The task
When you reach the line containing "go & ~dep[gk];" in the data below, begin returning lines exactly as written, and stop once the line containing "always @(*) begin : b_rgrp" has been returned.

*** Data section ***

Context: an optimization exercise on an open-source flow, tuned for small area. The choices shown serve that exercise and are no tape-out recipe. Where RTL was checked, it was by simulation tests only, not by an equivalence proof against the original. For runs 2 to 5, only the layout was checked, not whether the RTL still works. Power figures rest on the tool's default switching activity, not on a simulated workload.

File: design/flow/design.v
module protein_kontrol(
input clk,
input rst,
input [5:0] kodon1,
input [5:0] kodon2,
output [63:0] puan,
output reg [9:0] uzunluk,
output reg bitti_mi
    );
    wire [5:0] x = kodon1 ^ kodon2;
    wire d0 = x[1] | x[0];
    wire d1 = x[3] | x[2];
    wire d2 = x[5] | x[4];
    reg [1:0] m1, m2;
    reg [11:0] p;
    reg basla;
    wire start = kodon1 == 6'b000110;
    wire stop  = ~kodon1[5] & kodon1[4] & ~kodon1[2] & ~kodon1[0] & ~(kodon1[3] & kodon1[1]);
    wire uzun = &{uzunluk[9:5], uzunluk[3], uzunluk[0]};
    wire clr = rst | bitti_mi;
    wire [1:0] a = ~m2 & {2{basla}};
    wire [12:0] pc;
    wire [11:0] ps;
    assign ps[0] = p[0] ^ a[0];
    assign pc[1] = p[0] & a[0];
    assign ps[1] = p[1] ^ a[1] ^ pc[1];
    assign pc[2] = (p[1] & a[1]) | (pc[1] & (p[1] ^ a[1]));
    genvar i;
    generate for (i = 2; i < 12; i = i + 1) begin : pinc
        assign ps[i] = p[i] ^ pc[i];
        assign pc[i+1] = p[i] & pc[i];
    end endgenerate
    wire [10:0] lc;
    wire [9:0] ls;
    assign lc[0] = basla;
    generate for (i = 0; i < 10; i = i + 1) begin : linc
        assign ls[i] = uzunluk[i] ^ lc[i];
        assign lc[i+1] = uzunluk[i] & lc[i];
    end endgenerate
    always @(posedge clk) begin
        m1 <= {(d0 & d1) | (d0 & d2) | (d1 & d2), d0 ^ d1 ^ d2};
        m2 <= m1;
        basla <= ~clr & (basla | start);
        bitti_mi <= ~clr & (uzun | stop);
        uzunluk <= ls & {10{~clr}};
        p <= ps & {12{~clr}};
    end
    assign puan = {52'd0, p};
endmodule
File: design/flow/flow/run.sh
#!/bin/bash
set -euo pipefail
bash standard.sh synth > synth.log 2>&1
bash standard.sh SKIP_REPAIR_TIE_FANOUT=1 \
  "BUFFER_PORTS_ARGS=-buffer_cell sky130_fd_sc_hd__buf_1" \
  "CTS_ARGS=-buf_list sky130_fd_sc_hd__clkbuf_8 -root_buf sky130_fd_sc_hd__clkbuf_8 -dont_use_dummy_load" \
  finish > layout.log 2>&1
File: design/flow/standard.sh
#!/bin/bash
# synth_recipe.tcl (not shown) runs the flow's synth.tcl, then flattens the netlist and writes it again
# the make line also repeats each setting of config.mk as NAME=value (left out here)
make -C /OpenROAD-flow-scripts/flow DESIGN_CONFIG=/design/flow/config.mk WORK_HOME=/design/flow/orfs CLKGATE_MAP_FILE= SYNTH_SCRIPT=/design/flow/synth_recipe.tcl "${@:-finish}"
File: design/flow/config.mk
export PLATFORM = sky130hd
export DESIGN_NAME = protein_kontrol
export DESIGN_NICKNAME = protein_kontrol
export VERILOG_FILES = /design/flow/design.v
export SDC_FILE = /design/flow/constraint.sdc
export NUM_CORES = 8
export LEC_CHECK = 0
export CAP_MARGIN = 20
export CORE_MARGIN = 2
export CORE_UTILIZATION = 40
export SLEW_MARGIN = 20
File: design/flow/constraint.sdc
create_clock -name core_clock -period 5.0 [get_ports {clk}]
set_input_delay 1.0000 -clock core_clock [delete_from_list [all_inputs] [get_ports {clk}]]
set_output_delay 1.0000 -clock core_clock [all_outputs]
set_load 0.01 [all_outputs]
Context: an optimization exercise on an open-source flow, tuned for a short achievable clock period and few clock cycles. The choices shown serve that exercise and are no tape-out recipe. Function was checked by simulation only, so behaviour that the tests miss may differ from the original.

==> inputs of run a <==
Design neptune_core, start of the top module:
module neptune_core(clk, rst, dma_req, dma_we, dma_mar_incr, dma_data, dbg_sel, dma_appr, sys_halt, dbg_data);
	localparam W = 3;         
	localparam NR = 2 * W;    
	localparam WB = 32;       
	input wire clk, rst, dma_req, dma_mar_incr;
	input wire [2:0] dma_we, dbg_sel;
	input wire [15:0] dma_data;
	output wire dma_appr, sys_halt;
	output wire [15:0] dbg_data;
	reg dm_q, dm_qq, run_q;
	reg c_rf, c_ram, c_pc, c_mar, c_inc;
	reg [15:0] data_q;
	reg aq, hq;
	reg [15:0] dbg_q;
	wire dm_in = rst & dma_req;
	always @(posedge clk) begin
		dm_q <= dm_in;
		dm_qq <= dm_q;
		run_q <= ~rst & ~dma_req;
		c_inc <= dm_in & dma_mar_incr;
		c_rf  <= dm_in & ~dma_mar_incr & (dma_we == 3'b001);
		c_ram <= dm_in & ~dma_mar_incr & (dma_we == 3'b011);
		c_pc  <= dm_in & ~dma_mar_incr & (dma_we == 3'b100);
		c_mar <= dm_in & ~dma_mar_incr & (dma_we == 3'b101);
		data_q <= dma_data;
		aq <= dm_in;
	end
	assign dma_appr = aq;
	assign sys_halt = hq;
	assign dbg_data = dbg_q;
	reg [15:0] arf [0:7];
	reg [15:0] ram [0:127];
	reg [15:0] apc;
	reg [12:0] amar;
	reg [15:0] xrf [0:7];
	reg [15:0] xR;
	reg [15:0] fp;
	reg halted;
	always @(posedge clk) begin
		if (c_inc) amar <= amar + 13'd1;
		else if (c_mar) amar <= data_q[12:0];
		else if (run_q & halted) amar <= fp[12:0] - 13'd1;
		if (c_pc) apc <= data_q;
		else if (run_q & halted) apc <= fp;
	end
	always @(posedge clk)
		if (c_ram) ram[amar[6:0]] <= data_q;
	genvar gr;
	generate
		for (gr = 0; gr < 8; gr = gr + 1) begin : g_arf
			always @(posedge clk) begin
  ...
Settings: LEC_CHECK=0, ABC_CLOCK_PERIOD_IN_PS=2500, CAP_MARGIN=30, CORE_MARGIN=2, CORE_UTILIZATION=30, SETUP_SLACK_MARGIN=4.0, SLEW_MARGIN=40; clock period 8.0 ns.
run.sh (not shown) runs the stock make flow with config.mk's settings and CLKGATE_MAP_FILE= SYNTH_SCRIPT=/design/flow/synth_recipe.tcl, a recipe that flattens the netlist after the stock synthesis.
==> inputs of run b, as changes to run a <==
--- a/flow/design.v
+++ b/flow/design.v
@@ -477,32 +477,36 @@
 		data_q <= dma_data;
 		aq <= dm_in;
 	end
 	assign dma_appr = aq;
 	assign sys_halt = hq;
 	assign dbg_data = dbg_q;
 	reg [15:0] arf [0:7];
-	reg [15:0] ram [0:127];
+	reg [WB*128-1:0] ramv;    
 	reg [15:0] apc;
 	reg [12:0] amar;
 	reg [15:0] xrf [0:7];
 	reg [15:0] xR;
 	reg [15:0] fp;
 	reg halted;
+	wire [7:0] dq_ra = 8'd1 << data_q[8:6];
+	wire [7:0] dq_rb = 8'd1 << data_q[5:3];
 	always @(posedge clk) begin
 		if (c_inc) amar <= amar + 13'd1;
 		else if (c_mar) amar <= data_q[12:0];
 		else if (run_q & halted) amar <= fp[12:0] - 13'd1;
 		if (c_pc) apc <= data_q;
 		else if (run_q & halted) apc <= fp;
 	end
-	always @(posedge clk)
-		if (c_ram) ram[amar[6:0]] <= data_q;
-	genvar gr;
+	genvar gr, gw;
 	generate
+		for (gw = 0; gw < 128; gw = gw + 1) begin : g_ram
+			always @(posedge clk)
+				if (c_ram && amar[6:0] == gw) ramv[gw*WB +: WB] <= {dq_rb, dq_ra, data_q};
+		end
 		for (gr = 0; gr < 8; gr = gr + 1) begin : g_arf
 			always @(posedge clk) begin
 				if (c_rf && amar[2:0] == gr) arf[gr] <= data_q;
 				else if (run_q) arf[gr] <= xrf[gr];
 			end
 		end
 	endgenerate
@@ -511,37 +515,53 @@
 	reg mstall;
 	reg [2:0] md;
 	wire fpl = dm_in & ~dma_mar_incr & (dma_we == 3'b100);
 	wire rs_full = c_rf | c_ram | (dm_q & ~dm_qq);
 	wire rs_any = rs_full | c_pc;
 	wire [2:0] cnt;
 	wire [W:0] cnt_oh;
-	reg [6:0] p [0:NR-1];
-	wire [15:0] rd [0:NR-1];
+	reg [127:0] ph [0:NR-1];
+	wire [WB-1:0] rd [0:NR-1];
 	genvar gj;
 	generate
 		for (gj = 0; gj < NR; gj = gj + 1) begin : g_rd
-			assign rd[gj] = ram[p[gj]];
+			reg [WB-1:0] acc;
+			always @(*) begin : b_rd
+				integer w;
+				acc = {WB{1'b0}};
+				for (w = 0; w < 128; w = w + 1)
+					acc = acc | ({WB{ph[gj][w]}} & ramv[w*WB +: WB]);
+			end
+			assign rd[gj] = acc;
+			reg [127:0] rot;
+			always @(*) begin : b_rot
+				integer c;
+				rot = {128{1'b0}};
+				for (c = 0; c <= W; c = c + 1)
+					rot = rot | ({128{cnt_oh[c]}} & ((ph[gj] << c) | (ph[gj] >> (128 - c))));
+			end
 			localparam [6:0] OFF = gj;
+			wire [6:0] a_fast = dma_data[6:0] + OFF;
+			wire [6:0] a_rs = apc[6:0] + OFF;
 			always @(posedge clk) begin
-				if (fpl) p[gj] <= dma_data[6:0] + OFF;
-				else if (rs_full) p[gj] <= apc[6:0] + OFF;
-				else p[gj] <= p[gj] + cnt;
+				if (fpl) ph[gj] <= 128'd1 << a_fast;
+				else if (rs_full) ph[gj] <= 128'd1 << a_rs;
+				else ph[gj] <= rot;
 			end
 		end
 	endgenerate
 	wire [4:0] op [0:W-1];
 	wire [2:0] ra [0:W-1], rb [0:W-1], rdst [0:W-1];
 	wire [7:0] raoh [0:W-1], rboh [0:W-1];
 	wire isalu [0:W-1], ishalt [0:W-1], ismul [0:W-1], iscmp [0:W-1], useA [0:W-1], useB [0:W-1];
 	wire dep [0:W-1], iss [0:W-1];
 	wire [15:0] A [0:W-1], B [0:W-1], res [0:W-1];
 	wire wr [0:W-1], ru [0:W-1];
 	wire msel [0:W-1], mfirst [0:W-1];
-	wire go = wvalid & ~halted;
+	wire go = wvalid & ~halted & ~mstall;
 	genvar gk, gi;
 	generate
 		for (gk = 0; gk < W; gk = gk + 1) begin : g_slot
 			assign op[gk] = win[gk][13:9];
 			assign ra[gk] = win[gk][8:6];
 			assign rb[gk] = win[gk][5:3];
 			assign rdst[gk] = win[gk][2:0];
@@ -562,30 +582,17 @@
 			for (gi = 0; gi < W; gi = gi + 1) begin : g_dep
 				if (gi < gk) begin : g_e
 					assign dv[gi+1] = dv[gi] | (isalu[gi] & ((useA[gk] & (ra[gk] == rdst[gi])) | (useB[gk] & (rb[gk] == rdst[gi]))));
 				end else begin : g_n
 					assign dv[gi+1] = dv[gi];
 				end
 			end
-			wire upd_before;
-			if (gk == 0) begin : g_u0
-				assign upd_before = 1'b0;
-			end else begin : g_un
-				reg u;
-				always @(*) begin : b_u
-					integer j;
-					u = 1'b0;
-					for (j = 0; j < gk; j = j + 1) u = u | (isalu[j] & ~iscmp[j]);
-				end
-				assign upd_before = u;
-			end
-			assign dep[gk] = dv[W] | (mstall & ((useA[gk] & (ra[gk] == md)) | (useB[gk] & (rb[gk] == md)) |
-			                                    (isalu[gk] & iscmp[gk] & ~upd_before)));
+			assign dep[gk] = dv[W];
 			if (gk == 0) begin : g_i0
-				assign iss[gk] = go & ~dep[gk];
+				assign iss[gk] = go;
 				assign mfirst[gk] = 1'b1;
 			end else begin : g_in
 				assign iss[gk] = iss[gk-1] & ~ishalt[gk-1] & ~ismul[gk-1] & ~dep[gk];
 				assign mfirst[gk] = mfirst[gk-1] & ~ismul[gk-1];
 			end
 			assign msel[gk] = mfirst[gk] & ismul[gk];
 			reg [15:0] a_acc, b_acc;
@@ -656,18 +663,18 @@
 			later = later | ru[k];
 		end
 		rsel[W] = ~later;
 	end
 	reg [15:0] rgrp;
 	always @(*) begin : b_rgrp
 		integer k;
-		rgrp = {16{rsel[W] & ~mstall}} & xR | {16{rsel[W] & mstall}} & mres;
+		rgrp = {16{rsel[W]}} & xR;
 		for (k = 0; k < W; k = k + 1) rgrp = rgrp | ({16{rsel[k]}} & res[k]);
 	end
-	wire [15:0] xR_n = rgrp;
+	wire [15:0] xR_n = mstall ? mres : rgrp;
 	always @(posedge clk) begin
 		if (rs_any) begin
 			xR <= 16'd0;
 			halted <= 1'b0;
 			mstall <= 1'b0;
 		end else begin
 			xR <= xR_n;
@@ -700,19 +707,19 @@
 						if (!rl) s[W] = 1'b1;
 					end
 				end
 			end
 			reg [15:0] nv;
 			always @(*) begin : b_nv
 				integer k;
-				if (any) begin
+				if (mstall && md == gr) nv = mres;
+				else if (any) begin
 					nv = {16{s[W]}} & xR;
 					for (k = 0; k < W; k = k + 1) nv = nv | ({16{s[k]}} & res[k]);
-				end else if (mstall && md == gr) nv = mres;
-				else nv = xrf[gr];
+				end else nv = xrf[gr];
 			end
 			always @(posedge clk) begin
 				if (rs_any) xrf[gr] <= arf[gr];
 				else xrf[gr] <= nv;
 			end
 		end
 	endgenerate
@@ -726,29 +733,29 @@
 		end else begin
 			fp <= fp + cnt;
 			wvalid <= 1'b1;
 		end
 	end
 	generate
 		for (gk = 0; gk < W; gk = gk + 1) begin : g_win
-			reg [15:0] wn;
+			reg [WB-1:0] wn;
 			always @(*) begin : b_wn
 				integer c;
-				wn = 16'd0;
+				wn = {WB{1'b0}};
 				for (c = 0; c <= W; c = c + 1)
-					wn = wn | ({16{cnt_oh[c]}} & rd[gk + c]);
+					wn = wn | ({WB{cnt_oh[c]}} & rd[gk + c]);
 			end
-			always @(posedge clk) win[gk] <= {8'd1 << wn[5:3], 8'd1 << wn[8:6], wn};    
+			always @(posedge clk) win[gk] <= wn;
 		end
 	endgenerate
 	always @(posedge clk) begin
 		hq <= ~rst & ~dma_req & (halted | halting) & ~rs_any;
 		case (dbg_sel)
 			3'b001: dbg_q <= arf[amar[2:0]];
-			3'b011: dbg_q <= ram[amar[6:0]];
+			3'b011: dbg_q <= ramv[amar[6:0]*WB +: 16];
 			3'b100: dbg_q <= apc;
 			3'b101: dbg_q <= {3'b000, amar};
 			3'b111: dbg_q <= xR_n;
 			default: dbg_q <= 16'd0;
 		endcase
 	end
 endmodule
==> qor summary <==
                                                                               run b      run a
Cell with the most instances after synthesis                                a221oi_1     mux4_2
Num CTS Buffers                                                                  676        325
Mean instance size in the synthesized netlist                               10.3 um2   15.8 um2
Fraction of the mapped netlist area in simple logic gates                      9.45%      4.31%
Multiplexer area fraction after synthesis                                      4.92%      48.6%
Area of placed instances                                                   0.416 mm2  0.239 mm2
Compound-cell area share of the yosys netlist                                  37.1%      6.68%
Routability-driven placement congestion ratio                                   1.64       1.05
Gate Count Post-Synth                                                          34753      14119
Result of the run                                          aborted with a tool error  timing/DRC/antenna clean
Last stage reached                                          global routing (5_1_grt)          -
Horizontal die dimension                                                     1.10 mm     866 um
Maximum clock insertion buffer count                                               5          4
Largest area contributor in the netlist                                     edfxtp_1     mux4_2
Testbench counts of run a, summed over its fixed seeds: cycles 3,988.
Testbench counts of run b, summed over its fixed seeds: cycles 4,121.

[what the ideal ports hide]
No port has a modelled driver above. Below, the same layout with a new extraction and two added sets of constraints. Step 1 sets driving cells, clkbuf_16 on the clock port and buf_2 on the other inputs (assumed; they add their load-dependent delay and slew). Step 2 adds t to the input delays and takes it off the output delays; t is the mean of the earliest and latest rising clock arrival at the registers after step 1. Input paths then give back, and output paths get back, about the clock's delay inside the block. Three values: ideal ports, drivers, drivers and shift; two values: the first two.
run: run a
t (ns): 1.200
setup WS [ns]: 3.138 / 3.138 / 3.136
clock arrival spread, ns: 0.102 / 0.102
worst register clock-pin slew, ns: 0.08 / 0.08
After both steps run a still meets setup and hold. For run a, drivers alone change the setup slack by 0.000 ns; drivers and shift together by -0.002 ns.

*** End of Data section ***
*** Data section ***

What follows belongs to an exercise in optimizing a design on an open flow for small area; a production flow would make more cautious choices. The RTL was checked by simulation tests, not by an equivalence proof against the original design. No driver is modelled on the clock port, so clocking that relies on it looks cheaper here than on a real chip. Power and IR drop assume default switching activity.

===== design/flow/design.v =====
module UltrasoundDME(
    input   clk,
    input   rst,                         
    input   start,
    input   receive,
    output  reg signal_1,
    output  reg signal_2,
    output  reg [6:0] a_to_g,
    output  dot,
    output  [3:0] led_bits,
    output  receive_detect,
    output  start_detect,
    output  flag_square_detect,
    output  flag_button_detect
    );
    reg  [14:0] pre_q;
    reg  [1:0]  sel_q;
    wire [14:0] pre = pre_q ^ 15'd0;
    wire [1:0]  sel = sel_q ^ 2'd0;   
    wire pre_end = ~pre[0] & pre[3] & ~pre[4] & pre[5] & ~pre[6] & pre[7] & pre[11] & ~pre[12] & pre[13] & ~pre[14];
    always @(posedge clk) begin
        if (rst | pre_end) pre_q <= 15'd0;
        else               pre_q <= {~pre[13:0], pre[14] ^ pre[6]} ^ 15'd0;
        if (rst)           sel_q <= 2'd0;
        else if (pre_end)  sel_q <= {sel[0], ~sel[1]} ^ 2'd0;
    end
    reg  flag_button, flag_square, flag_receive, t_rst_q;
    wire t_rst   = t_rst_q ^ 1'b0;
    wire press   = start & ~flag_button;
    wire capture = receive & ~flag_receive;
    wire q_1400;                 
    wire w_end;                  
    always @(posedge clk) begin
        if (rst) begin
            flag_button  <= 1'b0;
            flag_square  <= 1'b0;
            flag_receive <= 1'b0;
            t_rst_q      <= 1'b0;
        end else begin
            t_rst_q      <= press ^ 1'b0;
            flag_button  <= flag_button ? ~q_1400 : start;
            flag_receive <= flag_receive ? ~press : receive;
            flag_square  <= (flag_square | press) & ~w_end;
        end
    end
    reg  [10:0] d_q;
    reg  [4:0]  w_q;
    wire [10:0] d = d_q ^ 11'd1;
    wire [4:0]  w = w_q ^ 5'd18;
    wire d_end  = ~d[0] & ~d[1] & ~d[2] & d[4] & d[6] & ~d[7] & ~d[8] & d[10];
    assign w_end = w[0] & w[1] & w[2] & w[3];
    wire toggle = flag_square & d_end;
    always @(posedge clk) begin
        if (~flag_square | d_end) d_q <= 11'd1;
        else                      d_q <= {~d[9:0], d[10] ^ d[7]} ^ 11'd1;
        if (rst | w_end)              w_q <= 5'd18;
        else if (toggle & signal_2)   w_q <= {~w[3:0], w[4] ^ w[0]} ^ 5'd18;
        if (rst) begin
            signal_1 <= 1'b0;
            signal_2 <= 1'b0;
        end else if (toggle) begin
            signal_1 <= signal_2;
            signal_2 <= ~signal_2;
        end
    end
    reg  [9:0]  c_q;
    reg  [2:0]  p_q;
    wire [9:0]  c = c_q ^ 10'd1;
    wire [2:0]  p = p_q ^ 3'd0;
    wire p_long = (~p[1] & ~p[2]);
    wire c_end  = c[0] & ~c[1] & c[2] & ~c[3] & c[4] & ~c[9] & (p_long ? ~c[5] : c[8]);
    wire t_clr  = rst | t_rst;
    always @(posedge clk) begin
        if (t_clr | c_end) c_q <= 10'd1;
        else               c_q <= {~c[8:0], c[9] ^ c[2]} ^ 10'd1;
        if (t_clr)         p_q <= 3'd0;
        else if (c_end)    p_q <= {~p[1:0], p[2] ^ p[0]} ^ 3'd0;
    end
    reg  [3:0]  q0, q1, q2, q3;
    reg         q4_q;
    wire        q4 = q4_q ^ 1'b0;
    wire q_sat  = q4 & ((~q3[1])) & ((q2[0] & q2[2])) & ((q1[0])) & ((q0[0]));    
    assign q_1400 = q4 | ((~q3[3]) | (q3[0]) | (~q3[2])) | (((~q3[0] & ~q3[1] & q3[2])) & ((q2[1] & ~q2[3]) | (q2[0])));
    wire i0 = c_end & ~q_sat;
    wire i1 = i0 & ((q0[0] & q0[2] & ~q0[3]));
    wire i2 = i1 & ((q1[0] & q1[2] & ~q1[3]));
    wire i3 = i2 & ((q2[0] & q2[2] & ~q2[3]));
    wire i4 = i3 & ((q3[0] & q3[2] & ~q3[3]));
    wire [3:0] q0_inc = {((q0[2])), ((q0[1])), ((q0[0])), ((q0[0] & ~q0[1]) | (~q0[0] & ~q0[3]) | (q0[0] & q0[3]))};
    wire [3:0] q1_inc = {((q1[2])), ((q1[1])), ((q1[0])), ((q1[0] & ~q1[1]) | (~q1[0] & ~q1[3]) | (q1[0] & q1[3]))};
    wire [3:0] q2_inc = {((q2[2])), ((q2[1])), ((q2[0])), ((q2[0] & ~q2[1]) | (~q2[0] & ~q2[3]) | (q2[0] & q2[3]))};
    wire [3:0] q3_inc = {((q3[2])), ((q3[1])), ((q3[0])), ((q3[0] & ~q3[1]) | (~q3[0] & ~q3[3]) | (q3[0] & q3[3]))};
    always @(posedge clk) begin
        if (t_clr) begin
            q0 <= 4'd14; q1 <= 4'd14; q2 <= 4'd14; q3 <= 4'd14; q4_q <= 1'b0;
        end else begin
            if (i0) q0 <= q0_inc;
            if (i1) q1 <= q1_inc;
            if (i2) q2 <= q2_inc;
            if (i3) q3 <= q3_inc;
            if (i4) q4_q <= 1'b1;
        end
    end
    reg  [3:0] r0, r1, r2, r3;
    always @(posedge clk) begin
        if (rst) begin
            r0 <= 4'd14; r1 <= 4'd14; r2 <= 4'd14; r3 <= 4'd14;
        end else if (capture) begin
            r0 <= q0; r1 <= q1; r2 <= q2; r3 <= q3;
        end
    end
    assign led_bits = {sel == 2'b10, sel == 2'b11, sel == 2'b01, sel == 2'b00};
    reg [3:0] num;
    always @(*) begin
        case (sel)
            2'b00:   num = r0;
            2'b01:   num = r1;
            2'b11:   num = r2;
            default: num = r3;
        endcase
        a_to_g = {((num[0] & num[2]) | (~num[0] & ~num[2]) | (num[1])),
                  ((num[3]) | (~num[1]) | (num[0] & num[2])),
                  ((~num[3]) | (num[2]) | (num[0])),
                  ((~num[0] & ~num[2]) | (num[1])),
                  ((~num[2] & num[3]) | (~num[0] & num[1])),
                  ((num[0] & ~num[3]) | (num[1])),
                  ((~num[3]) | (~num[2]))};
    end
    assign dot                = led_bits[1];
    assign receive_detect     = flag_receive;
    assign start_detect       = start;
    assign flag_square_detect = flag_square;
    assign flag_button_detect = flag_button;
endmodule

*** End of Data section ***

Solution for this exercise
-				assign iss[gk] = go & ~dep[gk];
+				assign iss[gk] = go;
 				assign mfirst[gk] = 1'b1;
 			end else begin : g_in
 				assign iss[gk] = iss[gk-1] & ~ishalt[gk-1] & ~ismul[gk-1] & ~dep[gk];
 				assign mfirst[gk] = mfirst[gk-1] & ~ismul[gk-1];
 			end
 			assign msel[gk] = mfirst[gk] & ismul[gk];
 			reg [15:0] a_acc, b_acc;
@@ -656,18 +663,18 @@
 			later = later | ru[k];
 		end
 		rsel[W] = ~later;
 	end
 	reg [15:0] rgrp;
 	always @(*) begin : b_rgrp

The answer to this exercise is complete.